### TASK BRIEF:
Please copy every line with the string "length" from the entries below.

────────────────────────────────────────

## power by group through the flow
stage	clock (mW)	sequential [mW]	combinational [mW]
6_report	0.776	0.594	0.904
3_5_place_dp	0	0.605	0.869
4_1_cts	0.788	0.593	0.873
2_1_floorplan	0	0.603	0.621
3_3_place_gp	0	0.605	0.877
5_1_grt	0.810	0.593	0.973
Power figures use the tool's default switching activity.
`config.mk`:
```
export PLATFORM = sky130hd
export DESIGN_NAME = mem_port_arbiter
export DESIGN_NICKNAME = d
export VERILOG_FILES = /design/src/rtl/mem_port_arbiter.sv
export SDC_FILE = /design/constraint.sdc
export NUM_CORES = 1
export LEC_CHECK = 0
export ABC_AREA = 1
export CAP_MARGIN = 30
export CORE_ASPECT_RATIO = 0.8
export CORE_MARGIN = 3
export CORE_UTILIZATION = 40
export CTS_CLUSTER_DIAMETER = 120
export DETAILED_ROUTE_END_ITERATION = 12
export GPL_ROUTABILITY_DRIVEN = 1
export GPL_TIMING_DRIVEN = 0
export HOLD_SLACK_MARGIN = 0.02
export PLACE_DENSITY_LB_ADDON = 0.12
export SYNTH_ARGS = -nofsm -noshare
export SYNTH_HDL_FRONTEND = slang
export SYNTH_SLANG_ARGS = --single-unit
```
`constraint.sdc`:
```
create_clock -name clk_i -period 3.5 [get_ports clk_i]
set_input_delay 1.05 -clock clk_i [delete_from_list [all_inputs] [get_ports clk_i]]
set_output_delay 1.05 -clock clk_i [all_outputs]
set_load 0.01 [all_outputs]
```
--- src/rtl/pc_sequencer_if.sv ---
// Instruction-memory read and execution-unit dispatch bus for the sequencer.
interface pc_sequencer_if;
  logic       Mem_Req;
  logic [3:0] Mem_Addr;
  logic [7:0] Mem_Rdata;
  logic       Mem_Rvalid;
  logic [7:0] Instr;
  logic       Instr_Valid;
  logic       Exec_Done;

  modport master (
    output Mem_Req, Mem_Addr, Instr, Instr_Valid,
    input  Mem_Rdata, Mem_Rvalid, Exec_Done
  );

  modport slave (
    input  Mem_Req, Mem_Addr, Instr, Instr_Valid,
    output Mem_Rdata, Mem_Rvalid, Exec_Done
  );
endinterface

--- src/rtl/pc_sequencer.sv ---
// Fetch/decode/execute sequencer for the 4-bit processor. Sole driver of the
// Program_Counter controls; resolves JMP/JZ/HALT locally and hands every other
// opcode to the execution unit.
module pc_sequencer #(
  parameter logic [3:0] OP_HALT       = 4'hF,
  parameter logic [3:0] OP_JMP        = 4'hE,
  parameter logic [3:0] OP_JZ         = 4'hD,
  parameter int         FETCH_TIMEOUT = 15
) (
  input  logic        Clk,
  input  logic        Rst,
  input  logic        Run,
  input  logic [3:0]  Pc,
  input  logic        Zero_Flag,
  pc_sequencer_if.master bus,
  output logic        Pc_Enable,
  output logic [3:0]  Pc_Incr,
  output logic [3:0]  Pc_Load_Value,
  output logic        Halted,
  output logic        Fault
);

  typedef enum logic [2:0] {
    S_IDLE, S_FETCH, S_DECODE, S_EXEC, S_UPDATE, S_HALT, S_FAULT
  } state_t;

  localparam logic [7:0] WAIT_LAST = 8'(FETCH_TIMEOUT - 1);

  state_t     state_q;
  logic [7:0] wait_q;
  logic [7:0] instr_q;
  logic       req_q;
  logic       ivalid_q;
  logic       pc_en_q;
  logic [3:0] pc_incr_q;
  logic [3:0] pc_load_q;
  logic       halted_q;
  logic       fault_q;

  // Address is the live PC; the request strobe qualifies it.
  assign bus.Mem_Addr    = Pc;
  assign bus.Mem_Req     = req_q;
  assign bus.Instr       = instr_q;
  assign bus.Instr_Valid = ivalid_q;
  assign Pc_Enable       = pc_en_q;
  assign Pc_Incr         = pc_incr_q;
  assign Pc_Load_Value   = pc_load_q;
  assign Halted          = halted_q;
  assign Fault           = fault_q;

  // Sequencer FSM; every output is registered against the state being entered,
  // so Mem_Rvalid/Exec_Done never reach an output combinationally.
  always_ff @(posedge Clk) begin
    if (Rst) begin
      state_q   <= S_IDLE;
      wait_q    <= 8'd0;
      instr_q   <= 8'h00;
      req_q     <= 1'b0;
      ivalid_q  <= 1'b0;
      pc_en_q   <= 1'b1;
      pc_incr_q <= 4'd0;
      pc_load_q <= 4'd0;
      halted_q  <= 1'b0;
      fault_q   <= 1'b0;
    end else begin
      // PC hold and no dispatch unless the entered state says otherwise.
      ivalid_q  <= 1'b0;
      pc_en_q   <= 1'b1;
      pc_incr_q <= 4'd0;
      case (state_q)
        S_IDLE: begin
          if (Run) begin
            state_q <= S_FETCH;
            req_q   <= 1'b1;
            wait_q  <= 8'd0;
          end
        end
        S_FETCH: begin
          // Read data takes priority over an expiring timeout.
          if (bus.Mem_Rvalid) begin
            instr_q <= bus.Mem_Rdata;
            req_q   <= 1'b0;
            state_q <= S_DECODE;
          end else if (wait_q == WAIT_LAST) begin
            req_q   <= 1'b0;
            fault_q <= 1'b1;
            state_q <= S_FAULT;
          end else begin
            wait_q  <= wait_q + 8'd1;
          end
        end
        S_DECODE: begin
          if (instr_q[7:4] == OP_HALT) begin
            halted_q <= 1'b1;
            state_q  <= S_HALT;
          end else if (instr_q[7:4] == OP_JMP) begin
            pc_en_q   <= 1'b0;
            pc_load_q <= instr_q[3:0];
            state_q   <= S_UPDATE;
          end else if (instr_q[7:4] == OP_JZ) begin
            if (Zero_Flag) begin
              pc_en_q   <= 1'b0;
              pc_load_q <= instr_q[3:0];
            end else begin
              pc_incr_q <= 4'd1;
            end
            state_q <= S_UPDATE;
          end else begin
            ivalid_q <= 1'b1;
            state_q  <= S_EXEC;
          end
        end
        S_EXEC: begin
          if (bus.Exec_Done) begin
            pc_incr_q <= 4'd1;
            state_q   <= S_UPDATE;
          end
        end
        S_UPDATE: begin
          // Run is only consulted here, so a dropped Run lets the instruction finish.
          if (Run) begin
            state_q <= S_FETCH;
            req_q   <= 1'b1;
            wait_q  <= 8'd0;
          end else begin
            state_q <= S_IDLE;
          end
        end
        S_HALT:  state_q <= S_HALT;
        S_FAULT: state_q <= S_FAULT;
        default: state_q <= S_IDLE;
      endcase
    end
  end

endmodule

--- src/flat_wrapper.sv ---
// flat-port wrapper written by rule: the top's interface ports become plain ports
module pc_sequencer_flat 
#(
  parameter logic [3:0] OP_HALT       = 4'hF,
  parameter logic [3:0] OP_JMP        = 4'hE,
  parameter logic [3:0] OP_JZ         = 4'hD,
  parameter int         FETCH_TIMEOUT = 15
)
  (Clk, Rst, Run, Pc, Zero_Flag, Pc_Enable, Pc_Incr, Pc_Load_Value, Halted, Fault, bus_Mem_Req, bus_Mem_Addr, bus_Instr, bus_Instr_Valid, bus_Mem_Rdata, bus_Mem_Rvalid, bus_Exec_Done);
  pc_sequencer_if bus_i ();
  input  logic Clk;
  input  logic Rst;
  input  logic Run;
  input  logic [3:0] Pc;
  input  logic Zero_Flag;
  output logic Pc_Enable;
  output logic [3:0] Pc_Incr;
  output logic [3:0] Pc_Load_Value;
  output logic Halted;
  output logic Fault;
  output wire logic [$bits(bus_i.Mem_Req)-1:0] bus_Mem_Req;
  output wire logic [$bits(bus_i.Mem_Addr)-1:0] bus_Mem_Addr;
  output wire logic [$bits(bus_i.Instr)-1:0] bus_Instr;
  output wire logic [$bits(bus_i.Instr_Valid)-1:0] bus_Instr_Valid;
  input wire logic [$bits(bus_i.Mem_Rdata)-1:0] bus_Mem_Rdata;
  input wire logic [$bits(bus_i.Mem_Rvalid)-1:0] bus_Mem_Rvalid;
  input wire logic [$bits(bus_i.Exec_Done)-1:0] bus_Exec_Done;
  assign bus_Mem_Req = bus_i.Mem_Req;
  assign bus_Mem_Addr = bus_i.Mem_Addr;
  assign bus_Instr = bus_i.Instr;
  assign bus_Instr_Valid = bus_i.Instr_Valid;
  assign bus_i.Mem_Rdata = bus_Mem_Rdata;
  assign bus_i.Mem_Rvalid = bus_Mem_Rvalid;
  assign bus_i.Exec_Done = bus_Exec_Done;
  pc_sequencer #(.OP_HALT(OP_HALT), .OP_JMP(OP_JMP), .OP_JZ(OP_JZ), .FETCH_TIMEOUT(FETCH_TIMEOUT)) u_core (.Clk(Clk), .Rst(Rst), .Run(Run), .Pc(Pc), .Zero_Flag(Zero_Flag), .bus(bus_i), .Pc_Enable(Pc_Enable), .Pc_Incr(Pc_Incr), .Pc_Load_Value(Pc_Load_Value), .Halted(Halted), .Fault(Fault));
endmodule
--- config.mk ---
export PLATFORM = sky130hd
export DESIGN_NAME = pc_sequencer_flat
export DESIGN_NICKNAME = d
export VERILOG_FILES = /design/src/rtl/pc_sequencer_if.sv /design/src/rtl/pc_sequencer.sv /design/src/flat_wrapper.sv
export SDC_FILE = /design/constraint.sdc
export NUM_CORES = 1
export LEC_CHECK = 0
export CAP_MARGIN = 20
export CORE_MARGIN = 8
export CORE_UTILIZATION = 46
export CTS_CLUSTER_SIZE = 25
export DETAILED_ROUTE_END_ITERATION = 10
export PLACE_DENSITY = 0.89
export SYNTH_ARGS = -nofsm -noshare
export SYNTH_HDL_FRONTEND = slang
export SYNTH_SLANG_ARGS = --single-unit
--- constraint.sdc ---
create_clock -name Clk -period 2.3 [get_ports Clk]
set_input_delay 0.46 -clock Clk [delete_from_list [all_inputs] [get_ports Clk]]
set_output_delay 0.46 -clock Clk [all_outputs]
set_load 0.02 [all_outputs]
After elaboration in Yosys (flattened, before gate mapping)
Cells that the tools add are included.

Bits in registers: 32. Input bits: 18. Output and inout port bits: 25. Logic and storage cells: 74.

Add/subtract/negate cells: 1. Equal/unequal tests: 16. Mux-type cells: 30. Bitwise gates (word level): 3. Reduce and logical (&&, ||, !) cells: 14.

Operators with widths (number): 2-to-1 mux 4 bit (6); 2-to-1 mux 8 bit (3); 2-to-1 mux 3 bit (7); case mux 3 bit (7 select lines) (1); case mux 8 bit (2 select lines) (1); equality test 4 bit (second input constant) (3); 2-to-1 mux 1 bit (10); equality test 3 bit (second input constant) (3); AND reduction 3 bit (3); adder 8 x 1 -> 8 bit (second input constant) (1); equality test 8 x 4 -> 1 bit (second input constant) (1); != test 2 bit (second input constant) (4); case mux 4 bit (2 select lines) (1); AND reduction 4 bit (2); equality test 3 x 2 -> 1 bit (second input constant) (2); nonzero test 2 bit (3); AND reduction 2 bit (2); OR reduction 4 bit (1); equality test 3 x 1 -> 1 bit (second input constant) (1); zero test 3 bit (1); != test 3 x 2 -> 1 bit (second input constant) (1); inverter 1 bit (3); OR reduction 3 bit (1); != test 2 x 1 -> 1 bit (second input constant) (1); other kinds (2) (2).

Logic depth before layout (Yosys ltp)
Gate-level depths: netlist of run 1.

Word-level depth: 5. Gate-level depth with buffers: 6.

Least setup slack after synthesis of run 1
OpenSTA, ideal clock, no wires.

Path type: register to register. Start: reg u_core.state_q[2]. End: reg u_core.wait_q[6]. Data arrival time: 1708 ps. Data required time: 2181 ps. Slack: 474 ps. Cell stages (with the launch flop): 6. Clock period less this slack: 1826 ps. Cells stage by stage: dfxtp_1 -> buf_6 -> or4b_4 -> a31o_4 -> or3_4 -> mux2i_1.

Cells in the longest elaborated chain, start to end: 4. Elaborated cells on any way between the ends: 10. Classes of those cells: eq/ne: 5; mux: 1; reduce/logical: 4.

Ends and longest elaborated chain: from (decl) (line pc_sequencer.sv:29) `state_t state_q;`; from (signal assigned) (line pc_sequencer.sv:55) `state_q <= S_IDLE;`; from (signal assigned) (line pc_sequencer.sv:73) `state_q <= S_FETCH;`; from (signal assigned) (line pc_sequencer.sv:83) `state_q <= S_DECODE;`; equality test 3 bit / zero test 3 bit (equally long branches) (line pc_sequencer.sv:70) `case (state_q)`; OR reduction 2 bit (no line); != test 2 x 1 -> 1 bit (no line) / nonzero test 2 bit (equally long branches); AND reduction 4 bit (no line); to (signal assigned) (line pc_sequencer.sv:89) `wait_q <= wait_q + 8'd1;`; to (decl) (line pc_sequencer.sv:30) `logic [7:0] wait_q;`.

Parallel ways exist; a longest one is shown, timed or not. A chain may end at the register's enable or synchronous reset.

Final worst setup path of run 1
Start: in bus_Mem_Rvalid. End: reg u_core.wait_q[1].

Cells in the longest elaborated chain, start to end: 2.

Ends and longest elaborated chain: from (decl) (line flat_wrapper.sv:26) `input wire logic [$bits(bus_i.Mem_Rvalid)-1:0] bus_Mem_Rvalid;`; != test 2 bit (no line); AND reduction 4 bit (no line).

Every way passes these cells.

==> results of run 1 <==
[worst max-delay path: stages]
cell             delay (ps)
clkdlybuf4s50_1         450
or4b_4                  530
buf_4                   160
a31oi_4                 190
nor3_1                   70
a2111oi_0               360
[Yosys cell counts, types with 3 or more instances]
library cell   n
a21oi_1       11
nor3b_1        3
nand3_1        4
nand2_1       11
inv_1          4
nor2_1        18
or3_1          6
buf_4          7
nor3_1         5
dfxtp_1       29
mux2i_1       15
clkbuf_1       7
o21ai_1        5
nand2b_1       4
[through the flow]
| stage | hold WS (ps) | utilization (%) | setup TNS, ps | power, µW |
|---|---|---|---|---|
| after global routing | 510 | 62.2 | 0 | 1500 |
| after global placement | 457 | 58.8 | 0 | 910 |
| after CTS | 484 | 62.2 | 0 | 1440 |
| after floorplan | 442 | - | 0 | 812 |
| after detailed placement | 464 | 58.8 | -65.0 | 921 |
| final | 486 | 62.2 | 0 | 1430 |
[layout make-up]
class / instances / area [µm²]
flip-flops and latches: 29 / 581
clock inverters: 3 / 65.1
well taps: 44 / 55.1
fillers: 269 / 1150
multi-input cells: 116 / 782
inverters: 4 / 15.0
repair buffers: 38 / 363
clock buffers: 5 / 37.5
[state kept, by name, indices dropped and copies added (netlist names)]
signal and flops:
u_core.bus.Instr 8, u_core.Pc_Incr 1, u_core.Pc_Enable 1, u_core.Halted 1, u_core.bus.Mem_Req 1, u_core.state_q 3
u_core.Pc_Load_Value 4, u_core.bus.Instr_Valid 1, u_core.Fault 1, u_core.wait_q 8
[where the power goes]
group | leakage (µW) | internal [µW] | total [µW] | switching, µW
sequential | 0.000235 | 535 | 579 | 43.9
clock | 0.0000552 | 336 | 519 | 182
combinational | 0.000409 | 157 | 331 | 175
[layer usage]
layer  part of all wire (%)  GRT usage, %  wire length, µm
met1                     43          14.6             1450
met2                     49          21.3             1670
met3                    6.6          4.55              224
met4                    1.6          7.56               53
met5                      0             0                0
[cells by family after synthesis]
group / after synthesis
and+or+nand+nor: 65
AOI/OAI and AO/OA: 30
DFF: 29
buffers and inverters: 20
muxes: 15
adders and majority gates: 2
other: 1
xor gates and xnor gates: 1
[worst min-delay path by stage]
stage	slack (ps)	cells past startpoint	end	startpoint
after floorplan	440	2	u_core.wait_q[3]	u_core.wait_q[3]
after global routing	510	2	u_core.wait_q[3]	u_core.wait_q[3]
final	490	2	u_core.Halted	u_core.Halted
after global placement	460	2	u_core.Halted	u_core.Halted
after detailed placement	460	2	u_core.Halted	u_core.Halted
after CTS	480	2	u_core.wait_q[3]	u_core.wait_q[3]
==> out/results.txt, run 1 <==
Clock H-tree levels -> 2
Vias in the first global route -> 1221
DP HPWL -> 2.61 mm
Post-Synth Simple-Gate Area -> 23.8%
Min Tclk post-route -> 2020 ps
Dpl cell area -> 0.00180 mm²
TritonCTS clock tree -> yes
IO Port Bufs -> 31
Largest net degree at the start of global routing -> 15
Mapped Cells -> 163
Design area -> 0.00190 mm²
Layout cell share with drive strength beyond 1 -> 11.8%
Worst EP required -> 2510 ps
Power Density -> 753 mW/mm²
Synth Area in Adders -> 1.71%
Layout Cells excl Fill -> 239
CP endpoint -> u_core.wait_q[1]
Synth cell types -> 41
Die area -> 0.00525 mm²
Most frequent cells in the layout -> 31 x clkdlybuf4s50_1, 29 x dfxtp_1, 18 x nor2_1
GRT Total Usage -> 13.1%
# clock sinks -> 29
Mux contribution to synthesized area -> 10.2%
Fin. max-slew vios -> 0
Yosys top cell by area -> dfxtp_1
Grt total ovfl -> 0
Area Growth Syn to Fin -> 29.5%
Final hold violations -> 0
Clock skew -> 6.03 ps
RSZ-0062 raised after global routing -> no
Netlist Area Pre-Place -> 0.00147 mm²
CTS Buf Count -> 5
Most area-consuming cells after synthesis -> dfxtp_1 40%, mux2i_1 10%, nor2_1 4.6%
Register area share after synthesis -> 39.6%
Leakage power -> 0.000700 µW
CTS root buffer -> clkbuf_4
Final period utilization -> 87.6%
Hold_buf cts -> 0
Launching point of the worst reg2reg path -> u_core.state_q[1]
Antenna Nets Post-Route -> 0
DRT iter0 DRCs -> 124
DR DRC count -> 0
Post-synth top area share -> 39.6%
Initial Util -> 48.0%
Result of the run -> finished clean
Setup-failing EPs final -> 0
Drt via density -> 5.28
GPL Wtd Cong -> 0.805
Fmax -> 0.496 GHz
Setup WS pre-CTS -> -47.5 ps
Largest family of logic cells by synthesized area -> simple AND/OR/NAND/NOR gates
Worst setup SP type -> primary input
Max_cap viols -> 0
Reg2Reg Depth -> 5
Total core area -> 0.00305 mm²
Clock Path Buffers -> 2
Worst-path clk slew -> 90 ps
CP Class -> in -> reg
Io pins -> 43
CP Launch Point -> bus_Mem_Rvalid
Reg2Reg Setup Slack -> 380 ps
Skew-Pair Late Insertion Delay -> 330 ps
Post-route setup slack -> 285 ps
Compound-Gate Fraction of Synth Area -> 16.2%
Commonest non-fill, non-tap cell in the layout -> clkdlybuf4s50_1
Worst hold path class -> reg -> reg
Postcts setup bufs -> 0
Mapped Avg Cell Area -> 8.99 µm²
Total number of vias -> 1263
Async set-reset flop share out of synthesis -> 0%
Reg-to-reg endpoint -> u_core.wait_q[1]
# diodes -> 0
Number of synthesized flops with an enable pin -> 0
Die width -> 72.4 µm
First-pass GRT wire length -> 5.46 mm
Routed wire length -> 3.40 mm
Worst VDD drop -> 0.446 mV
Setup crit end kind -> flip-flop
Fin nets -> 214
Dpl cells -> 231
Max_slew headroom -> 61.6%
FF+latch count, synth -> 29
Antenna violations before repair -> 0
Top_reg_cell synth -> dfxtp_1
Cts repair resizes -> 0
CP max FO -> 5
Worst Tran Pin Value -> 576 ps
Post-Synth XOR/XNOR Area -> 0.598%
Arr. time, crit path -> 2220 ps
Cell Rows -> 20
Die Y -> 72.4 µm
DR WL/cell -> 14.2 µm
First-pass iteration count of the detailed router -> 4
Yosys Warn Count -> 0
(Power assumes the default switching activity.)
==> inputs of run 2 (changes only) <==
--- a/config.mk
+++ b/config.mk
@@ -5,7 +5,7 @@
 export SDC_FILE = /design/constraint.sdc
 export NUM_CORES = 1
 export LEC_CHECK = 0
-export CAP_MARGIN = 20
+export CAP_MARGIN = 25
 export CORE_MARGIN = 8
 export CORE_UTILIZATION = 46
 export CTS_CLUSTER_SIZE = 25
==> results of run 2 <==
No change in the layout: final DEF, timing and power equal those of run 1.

────────────────────────────────────────

### RESULT BELOW:
layer  part of all wire (%)  GRT usage, %  wire length, µm
First-pass GRT wire length -> 5.46 mm
Routed wire length -> 3.40 mm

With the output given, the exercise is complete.